[Saved entries]
- - - - -

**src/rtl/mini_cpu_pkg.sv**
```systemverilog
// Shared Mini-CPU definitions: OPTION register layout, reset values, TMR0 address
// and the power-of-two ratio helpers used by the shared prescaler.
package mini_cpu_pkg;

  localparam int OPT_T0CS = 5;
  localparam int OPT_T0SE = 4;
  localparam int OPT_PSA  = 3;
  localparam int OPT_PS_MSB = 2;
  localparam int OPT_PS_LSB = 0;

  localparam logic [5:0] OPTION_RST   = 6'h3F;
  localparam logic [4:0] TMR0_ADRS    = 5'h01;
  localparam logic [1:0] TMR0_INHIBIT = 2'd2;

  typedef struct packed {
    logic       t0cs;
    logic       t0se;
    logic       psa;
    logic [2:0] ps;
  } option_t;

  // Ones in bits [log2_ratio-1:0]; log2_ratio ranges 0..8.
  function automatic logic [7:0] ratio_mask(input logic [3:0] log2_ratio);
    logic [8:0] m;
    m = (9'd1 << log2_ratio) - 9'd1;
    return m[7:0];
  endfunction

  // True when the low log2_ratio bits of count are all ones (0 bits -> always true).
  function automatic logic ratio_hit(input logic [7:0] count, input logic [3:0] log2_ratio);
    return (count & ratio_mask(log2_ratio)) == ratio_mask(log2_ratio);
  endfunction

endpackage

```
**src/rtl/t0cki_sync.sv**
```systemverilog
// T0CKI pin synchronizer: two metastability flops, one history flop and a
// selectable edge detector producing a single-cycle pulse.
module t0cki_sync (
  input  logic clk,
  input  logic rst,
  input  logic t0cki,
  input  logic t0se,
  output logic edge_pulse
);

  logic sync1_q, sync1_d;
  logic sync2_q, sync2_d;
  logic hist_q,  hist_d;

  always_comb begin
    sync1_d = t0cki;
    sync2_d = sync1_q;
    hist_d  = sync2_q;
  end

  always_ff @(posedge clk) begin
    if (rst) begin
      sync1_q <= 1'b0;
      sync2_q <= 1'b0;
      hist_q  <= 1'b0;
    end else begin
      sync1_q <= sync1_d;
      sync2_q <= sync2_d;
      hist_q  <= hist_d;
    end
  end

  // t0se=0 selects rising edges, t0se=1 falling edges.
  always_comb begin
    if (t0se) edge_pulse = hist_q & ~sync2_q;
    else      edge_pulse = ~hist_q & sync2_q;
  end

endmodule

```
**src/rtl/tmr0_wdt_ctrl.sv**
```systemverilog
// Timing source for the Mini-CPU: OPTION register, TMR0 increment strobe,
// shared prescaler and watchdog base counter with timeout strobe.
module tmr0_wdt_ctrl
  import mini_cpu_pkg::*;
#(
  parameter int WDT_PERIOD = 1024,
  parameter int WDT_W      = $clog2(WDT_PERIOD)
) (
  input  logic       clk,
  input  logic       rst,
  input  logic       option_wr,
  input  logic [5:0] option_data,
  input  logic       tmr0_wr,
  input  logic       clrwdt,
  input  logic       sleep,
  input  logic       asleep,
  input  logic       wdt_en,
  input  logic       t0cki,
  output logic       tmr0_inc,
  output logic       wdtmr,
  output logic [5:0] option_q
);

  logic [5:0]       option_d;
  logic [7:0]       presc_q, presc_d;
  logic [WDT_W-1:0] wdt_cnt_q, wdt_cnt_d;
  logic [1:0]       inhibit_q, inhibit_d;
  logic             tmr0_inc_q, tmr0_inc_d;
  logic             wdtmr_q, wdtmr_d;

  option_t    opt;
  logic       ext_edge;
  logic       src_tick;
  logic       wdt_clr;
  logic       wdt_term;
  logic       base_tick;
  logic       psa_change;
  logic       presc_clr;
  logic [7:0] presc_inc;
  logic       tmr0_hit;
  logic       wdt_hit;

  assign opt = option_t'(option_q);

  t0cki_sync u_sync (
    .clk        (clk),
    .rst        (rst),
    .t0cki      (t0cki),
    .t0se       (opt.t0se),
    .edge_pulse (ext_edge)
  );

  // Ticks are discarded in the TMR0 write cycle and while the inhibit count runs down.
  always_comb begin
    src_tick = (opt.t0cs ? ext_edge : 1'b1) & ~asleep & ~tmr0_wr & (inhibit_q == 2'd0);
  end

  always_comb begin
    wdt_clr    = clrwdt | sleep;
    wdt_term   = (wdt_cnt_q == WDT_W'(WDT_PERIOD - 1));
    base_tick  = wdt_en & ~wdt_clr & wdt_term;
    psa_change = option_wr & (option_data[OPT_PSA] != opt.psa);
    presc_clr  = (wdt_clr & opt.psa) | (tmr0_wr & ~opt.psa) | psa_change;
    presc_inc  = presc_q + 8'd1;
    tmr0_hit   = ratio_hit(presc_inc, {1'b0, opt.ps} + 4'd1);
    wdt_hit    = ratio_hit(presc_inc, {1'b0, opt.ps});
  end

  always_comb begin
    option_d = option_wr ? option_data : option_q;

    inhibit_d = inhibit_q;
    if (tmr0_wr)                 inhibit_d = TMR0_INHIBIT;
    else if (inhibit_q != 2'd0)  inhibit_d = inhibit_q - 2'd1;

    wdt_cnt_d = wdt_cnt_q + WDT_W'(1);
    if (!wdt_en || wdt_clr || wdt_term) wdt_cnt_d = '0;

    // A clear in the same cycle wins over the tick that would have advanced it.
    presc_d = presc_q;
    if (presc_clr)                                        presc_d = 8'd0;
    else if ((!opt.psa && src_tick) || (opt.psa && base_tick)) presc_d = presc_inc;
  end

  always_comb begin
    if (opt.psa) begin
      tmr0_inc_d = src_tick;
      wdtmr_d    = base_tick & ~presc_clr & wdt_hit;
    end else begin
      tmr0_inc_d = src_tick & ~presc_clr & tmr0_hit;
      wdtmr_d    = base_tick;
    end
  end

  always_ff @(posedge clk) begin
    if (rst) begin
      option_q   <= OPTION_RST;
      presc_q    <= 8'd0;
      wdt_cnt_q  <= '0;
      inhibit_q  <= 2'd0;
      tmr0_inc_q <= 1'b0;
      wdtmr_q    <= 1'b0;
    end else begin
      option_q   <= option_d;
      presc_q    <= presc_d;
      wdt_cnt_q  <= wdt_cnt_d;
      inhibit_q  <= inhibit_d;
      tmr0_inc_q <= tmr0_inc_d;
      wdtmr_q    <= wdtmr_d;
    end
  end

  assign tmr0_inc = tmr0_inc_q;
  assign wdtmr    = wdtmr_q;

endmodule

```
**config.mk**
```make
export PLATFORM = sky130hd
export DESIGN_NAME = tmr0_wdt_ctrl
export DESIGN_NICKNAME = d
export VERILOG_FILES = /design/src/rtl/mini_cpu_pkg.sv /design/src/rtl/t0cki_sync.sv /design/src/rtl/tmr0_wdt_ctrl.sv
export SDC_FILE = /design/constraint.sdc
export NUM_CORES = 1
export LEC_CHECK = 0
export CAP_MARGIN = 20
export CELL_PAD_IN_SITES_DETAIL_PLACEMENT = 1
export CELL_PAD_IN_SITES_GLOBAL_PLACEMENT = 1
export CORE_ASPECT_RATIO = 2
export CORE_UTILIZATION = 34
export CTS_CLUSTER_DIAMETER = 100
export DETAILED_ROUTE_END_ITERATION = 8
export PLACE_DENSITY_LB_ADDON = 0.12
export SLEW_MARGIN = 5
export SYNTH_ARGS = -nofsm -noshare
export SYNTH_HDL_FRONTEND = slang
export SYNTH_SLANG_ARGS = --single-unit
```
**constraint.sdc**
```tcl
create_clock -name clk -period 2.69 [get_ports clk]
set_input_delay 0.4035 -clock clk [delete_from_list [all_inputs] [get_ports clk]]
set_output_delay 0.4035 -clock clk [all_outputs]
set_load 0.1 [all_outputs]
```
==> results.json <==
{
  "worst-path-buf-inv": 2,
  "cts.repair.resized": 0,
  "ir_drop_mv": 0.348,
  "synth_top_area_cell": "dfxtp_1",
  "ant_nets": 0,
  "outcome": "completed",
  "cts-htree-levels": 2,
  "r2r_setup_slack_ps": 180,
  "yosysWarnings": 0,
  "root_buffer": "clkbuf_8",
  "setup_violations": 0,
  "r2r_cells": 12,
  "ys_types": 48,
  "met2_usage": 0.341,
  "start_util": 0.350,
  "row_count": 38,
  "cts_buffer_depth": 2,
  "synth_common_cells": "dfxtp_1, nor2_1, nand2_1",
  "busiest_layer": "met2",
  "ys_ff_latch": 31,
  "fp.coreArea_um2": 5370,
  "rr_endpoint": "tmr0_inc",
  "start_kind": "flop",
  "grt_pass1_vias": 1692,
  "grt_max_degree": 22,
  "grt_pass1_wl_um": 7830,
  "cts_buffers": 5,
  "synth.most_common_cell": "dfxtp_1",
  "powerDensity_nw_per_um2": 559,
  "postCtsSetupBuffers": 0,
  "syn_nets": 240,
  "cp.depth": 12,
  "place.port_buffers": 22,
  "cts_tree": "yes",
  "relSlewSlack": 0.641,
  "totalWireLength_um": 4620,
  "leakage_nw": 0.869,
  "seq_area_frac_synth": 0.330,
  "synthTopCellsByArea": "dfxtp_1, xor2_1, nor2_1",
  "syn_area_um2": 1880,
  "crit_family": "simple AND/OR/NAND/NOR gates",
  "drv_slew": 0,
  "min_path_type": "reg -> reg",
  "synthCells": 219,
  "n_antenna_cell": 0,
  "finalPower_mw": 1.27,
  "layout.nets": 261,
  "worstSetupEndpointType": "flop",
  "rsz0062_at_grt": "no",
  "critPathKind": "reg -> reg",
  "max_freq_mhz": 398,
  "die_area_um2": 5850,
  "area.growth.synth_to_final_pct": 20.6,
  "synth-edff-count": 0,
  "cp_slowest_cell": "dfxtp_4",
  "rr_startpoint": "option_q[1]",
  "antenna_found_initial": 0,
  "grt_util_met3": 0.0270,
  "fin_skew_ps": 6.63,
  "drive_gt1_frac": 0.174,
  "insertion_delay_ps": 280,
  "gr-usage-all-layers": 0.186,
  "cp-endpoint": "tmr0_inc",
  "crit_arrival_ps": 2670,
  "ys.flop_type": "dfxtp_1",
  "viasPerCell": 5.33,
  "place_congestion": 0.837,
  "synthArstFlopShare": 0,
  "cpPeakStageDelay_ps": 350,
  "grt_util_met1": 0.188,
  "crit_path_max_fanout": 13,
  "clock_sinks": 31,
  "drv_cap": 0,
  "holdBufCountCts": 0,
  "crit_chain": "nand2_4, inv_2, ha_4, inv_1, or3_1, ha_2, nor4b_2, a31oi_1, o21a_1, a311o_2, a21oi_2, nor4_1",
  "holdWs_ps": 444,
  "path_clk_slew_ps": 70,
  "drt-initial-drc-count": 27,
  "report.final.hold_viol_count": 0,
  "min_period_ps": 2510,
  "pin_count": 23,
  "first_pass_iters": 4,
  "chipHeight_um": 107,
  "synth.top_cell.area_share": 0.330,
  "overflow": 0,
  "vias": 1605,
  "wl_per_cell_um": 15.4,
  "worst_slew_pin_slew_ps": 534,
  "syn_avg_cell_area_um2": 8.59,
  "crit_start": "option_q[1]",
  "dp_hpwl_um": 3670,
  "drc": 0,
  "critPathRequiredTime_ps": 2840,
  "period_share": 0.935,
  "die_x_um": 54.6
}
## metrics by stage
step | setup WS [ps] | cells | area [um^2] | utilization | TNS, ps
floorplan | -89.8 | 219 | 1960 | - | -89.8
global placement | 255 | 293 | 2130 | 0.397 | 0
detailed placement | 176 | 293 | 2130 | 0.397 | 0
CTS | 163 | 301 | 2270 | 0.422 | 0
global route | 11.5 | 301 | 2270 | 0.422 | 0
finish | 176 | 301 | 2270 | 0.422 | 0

- - - - -

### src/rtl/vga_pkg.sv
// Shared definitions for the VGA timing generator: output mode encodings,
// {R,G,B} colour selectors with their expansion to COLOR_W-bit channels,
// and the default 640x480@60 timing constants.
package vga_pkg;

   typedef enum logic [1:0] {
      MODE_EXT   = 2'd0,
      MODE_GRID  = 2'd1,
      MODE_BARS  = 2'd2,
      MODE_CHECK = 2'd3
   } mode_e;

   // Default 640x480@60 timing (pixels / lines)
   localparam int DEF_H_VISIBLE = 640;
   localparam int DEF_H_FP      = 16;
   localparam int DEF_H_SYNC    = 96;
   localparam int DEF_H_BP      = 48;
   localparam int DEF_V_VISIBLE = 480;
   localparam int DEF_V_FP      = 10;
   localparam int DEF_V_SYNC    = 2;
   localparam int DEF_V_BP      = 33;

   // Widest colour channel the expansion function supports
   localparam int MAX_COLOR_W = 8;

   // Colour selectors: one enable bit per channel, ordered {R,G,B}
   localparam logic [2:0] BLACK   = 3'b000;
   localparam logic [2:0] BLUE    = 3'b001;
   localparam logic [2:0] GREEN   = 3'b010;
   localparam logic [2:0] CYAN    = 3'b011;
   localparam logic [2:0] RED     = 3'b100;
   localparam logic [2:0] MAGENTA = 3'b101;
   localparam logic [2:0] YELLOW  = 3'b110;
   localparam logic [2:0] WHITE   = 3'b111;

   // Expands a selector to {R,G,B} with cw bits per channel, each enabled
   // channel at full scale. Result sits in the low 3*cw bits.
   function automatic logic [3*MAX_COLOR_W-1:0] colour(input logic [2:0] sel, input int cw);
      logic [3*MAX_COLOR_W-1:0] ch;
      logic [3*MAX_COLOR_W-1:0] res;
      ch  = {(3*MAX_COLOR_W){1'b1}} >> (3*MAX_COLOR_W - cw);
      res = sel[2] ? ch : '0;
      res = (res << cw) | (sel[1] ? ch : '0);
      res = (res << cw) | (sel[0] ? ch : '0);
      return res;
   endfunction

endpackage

- - - - -

About this task
Repeat word for word the lines above that run from the line containing "localparam logic [2:0] BLUE" through the line containing "res = (res << cw) | (sel[1] ? ch : '0);", both ends included, and nothing else.

Answer section
   localparam logic [2:0] BLUE    = 3'b001;
   localparam logic [2:0] GREEN   = 3'b010;
   localparam logic [2:0] CYAN    = 3'b011;
   localparam logic [2:0] RED     = 3'b100;
   localparam logic [2:0] MAGENTA = 3'b101;
   localparam logic [2:0] YELLOW  = 3'b110;
   localparam logic [2:0] WHITE   = 3'b111;

   // Expands a selector to {R,G,B} with cw bits per channel, each enabled
   // channel at full scale. Result sits in the low 3*cw bits.
   function automatic logic [3*MAX_COLOR_W-1:0] colour(input logic [2:0] sel, input int cw);
      logic [3*MAX_COLOR_W-1:0] ch;
      logic [3*MAX_COLOR_W-1:0] res;
      ch  = {(3*MAX_COLOR_W){1'b1}} >> (3*MAX_COLOR_W - cw);
      res = sel[2] ? ch : '0;
      res = (res << cw) | (sel[1] ? ch : '0);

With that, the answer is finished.